Tuesday, February 8, 2011
My work lately
The past two weeks at work have been exciting and frustrating. My survey project moved forward to the translation stage. For anyone who knows anything about research, you know that writing a survey means agonizing over every word choice so as to be as unbiased and understandable as humanly possible. So after writing and revising and revising again my 2 surveys for a month, I passed them off to be translated into a language with far less precise wording than English and that I can't read. Talk about a lesson in losing control. I absolutely trust my Khmer coworker doing the translation, but this still was a moment of me saying over and over again in my head "don't freak out Nicole, it will probably work out." And honestly, that's somewhat of the Cambodian way of doing work. Go with the flow. Don't stress. Definitely the opposite of an American work environment! In the end, we went through the larger survey with the entire staff, improving the translation and getting their input. I felt really good that there seemed to be some ownership of the project within the team. People were realizing what good things could come from the information we were gathering. Tomorrow, my coworker and I will go through the translation on the shorter survey. Then, both surveys will be back translated into English so I can verify no major changes were made. The hope is to be finished with translation by the end of next week.
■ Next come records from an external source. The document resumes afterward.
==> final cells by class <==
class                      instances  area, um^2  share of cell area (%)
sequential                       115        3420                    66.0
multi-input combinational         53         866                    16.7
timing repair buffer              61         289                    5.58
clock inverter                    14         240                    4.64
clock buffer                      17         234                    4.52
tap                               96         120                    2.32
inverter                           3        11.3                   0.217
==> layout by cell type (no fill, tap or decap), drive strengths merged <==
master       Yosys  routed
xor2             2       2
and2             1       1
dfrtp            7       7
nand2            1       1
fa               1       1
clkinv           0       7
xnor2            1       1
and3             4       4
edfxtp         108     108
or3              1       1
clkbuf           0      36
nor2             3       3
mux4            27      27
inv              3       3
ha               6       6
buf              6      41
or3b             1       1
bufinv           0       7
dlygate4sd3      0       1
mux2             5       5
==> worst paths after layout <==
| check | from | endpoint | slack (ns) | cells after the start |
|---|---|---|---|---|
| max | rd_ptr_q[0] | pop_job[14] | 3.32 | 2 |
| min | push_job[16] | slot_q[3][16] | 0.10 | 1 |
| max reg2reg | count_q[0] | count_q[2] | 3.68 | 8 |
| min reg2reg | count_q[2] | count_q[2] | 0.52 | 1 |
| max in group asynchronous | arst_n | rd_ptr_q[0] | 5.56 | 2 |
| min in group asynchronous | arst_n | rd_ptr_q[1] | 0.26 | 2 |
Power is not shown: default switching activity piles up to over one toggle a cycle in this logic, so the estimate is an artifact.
The other major move forward on my work project has to do with data collection. In yet another meeting all of the staff discussed various ways we could administer the surveys. But, we knew that was going to be a lot of work and very time consuming. In the end, we went with an option I hadn't even considered, hiring people to collect the data. I never expected them to spend money on my project! Now Peace Bridges is investing almost $1500 is a project I'm leading- an inexperienced, just out of college volunteer. Craziness. I feel pretty empowered by their faith in me. Best of all, all the data should be collected by mid-March, leaving plenty of time for data entry and analysis.
So my main work project is moving along nicely, even though it doesn't really consume all of time. I've picked up another project- this time doing the analysis on a qualitative project. The data was gathered in focus groups last month. The purpose of this project is for me to work side by side my Khmer coworker as he does the analysis in Khmer and I do it in English. Its a good capacity building opportunity for both of us. Plus, then I can put on my resume that I did both quantitative and qualitative work in a cross cultural setting. This project probably won't get going till March though, because I have to wait on translation. (did I mention I'm already looking forward to being back in an English speaking country? I love Cambodia, but languages barriers suck)
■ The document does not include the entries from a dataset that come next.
===== src/hw/rtl/tbmb_pkg.sv =====
// Shared types and constants of the tile binning block.
package tbmb_pkg;

	localparam int MAX_COLS    = 64;
	localparam int MAX_ROWS    = 64;
	localparam int TILE_W      = $clog2(MAX_COLS);
	localparam int CFG_W       = 20;
	localparam int CFG_IDX_W   = 3;
	localparam int QUEUE_DEPTH = 4;

	typedef enum logic [1:0] {
		OP_BIN   = 2'd0,
		OP_MARK  = 2'd1,
		OP_CLEAR = 2'd2,
		OP_NOP   = 2'd3
	} opcode_t;

	typedef enum logic [CFG_IDX_W-1:0] {
		REG_BUCKETS_ACROSS = 3'd0,
		REG_BUCKETS_DOWN   = 3'd1,
		REG_FILTER_WIDTH_X = 3'd2,
		REG_FILTER_WIDTH_Y = 3'd3,
		REG_CROP_X_MIN     = 3'd4,
		REG_CROP_X_MAX     = 3'd5,
		REG_CROP_Y_MIN     = 3'd6,
		REG_CROP_Y_MAX     = 3'd7
	} cfg_reg_t;

	typedef struct packed {
		logic [1:0]         opcode;
		logic signed [19:0] bound_min_x;
		logic signed [19:0] bound_min_y;
		logic signed [19:0] bound_max_x;
		logic signed [19:0] bound_max_y;
		logic [5:0]         mark_col;
		logic [5:0]         mark_row;
	} req_t;

	typedef struct packed {
		logic [5:0] tile_col;
		logic [5:0] tile_row;
		logic       last_tile;
		logic       trimmed;
	} tile_t;

	typedef struct packed {
		logic [6:0]         buckets_across;
		logic [6:0]         buckets_down;
		logic [9:0]         filter_width_x;
		logic [9:0]         filter_width_y;
		logic signed [19:0] crop_x_min;
		logic signed [19:0] crop_x_max;
		logic signed [19:0] crop_y_min;
		logic signed [19:0] crop_y_max;
	} cfg_t;

	typedef enum logic [1:0] {
		JOB_BIN   = 2'd0,
		JOB_MARK  = 2'd1,
		JOB_CLEAR = 2'd2
	} job_kind_t;

	// Work handed from the classifier to the tile walker. A mark job uses
	// col_lo and row_lo as the tile to mark.
	typedef struct packed {
		job_kind_t         kind;
		logic [TILE_W-1:0] col_lo;
		logic [TILE_W-1:0] col_hi;
		logic [TILE_W-1:0] row_lo;
		logic [TILE_W-1:0] row_hi;
		logic              trim;
	} job_t;

endpackage


===== src/hw/rtl/tbmb_front.sv =====
// Classifier: crop test, filter growth, tile division, grid reject, clamp and span trim of each bin request.
module tbmb_front #(
	parameter int BUCKET_WIDTH  = 16,
	parameter int BUCKET_HEIGHT = 16,
	parameter int FRAC_BITS     = 4,
	parameter int MAX_SPAN      = 8
) (
	input  logic            clk,
	input  logic            arst_n,
	input  tbmb_pkg::cfg_t  cfg,
	input  logic            req_valid,
	output logic            req_ready,
	input  tbmb_pkg::req_t  req,
	output logic            job_valid,
	input  logic            job_ready,
	output tbmb_pkg::job_t  job
);

	localparam int TW    = tbmb_pkg::TILE_W;
	// doubled, grown coordinates fit in 23 signed bits; magnitudes below 2^21
	localparam int CW    = 23;
	localparam int NUM_W = 21;
	localparam int QW    = NUM_W + 1;
	localparam int MUL_W = NUM_W + 1;
	localparam int PW    = NUM_W + MUL_W;
	localparam int LX    = $clog2(BUCKET_WIDTH);
	localparam int LY    = $clog2(BUCKET_HEIGHT);
	localparam int SHX   = NUM_W + LX;
	localparam int SHY   = NUM_W + LY;
	localparam logic [MUL_W-1:0] RECIP_X = MUL_W'(((64'd1 << (NUM_W + LX)) +
		64'(BUCKET_WIDTH) - 64'd1) / 64'(BUCKET_WIDTH));
	localparam logic [MUL_W-1:0] RECIP_Y = MUL_W'(((64'd1 << (NUM_W + LY)) +
		64'(BUCKET_HEIGHT) - 64'd1) / 64'(BUCKET_HEIGHT));

	// edge order: min x, min y, max x, max y
	logic signed [CW-1:0] edge2 [4];
	logic signed [CW-1:0] flt   [4];
	logic signed [CW-1:0] grown [4];
	logic [CW-1:0]        absv  [4];
	logic signed [CW-1:0] crop_lo_x, crop_lo_y, crop_hi_x, crop_hi_y;
	logic                 keep_c;
	logic [NUM_W-1:0]     quo_c [4];

	logic                 vld_s1, vld_s2, vld_s3;
	logic [1:0]           op_s1, op_s2, op_s3;
	logic                 keep_s1, keep_s2, keep_s3;
	logic                 neg_s1 [4];
	logic                 neg_s2 [4];
	logic [NUM_W-1:0]     mag_s1 [4];
	logic [PW-1:0]        prod_s2 [4];
	logic signed [QW-1:0] quo_s3 [4];
	logic [TW-1:0]        mcol_s1, mcol_s2, mcol_s3;
	logic [TW-1:0]        mrow_s1, mrow_s2, mrow_s3;

	logic [6:0]           cols, rows;
	logic signed [QW-1:0] cols_s, rows_s;
	logic                 grid_rej, empty;
	logic [TW-1:0]        xa, xb, ya, yb, span_x, span_y;
	logic                 trim_x, trim_y;
	logic                 want;
	logic                 adv;

	always_comb begin
		edge2[0] = {(CW-1)'($signed(req.bound_min_x)), 1'b0};
		edge2[1] = {(CW-1)'($signed(req.bound_min_y)), 1'b0};
		edge2[2] = {(CW-1)'($signed(req.bound_max_x)), 1'b0};
		edge2[3] = {(CW-1)'($signed(req.bound_max_y)), 1'b0};
		flt[0]   = CW'(cfg.filter_width_x);
		flt[1]   = CW'(cfg.filter_width_y);
		flt[2]   = CW'(cfg.filter_width_x);
		flt[3]   = CW'(cfg.filter_width_y);
		crop_lo_x = {(CW-1)'($signed(cfg.crop_x_min)), 1'b0} - flt[0];
		crop_lo_y = {(CW-1)'($signed(cfg.crop_y_min)), 1'b0} - flt[1];
		crop_hi_x = {(CW-1)'($signed(cfg.crop_x_max)), 1'b0} + flt[0];
		crop_hi_y = {(CW-1)'($signed(cfg.crop_y_max)), 1'b0} + flt[1];
		keep_c = !(edge2[2] < crop_lo_x || edge2[3] < crop_lo_y ||
			edge2[0] > crop_hi_x || edge2[1] > crop_hi_y);
		grown[0] = edge2[0] - flt[0];
		grown[1] = edge2[1] - flt[1];
		grown[2] = edge2[2] + flt[2];
		grown[3] = edge2[3] + flt[3];
		for (int i = 0; i < 4; i++) begin
			absv[i] = grown[i][CW-1] ? -grown[i] : grown[i];
		end
	end

	// truncating division: quotient of the magnitude, sign restored in s3
	always_comb begin
		for (int i = 0; i < 4; i++) begin
			if (i == 0 || i == 2) begin
				quo_c[i] = NUM_W'(prod_s2[i] >> SHX);
			end else begin
				quo_c[i] = NUM_W'(prod_s2[i] >> SHY);
			end
		end
	end

	always_comb begin
		cols = (cfg.buckets_across == 7'd0) ? 7'd1 :
			((cfg.buckets_across > 7'(tbmb_pkg::MAX_COLS)) ? 7'(tbmb_pkg::MAX_COLS) :
			cfg.buckets_across);
		rows = (cfg.buckets_down == 7'd0) ? 7'd1 :
			((cfg.buckets_down > 7'(tbmb_pkg::MAX_ROWS)) ? 7'(tbmb_pkg::MAX_ROWS) :
			cfg.buckets_down);
		cols_s = QW'(cols);
		rows_s = QW'(rows);
		grid_rej = quo_s3[2] < 0 || quo_s3[3] < 0 || quo_s3[0] >= cols_s ||
			quo_s3[1] >= rows_s;
		xa = (quo_s3[0] < 0) ? '0 : TW'(quo_s3[0]);
		ya = (quo_s3[1] < 0) ? '0 : TW'(quo_s3[1]);
		xb = (quo_s3[2] >= cols_s) ? TW'(cols - 7'd1) : TW'(quo_s3[2]);
		yb = (quo_s3[3] >= rows_s) ? TW'(rows - 7'd1) : TW'(quo_s3[3]);
		// inverted rectangles touch nothing
		empty  = (xa > xb) || (ya > yb);
		span_x = xb - xa;
		span_y = yb - ya;
		trim_x = {1'b0, span_x} >= (TW+1)'(MAX_SPAN);
		trim_y = {1'b0, span_y} >= (TW+1)'(MAX_SPAN);

		job = '0;
		want = 1'b0;
		unique case (op_s3)
			tbmb_pkg::OP_BIN: begin
				want = keep_s3 && !grid_rej && !empty;
				job.kind = tbmb_pkg::JOB_BIN;
				job.col_lo = xa;
				job.row_lo = ya;
				job.col_hi = trim_x ? xa + TW'(MAX_SPAN - 1) : xb;
				job.row_hi = trim_y ? ya + TW'(MAX_SPAN - 1) : yb;
				job.trim = trim_x || trim_y;
			end
			tbmb_pkg::OP_MARK: begin
				want = 1'b1;
				job.kind = tbmb_pkg::JOB_MARK;
				job.col_lo = mcol_s3;
				job.row_lo = mrow_s3;
			end
			tbmb_pkg::OP_CLEAR: begin
				want = 1'b1;
				job.kind = tbmb_pkg::JOB_CLEAR;
			end
			default: begin
				want = 1'b0;
			end
		endcase
	end

	// drop work that yields nothing without waiting on the queue
	assign adv       = !vld_s3 || !want || job_ready;
	assign req_ready = adv;
	assign job_valid = vld_s3 && want;

	always_ff @(posedge clk or negedge arst_n) begin
		if (!arst_n) begin
			vld_s1 <= 1'b0;
			vld_s2 <= 1'b0;
			vld_s3 <= 1'b0;
		end else if (adv) begin
			vld_s1 <= req_valid;
			vld_s2 <= vld_s1;
			vld_s3 <= vld_s2;
		end
	end

	always_ff @(posedge clk) begin
		if (adv) begin
			op_s1   <= req.opcode;
			keep_s1 <= keep_c;
			mcol_s1 <= req.mark_col;
			mrow_s1 <= req.mark_row;
			for (int i = 0; i < 4; i++) begin
				neg_s1[i] <= grown[i][CW-1];
				mag_s1[i] <= NUM_W'(absv[i] >> (FRAC_BITS + 1));
			end

			op_s2   <= op_s1;
			keep_s2 <= keep_s1;
			mcol_s2 <= mcol_s1;
			mrow_s2 <= mrow_s1;
			for (int i = 0; i < 4; i++) begin
				neg_s2[i] <= neg_s1[i];
				if (i == 0 || i == 2) begin
					prod_s2[i] <= PW'(mag_s1[i]) * PW'(RECIP_X);
				end else begin
					prod_s2[i] <= PW'(mag_s1[i]) * PW'(RECIP_Y);
				end
			end

			op_s3   <= op_s2;
			keep_s3 <= keep_s2;
			mcol_s3 <= mcol_s2;
			mrow_s3 <= mrow_s2;
			for (int i = 0; i < 4; i++) begin
				quo_s3[i] <= neg_s2[i] ? -QW'(quo_c[i]) : QW'(quo_c[i]);
			end
		end
	end

endmodule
I also am possibly starting another side volunteer thing- hanging out in the English language lab at a big university here. So perhaps one afternoon a week I will chill out and people will come talk to me to practice their English. I have a meeting about this this afternoon so we'll see where it goes.
Side note:
Today I took a motodupe (motorbike taxi per say) with the sweetest driver. He practices English every Sunday with an American. We chatted all the way to the office.His earnestness to learn English was endearing. He said he wanted to learn because English is the language of power. So true. Until I got here, I didn't imagine how much power I have because my first language is English. I love meeting kind strangers!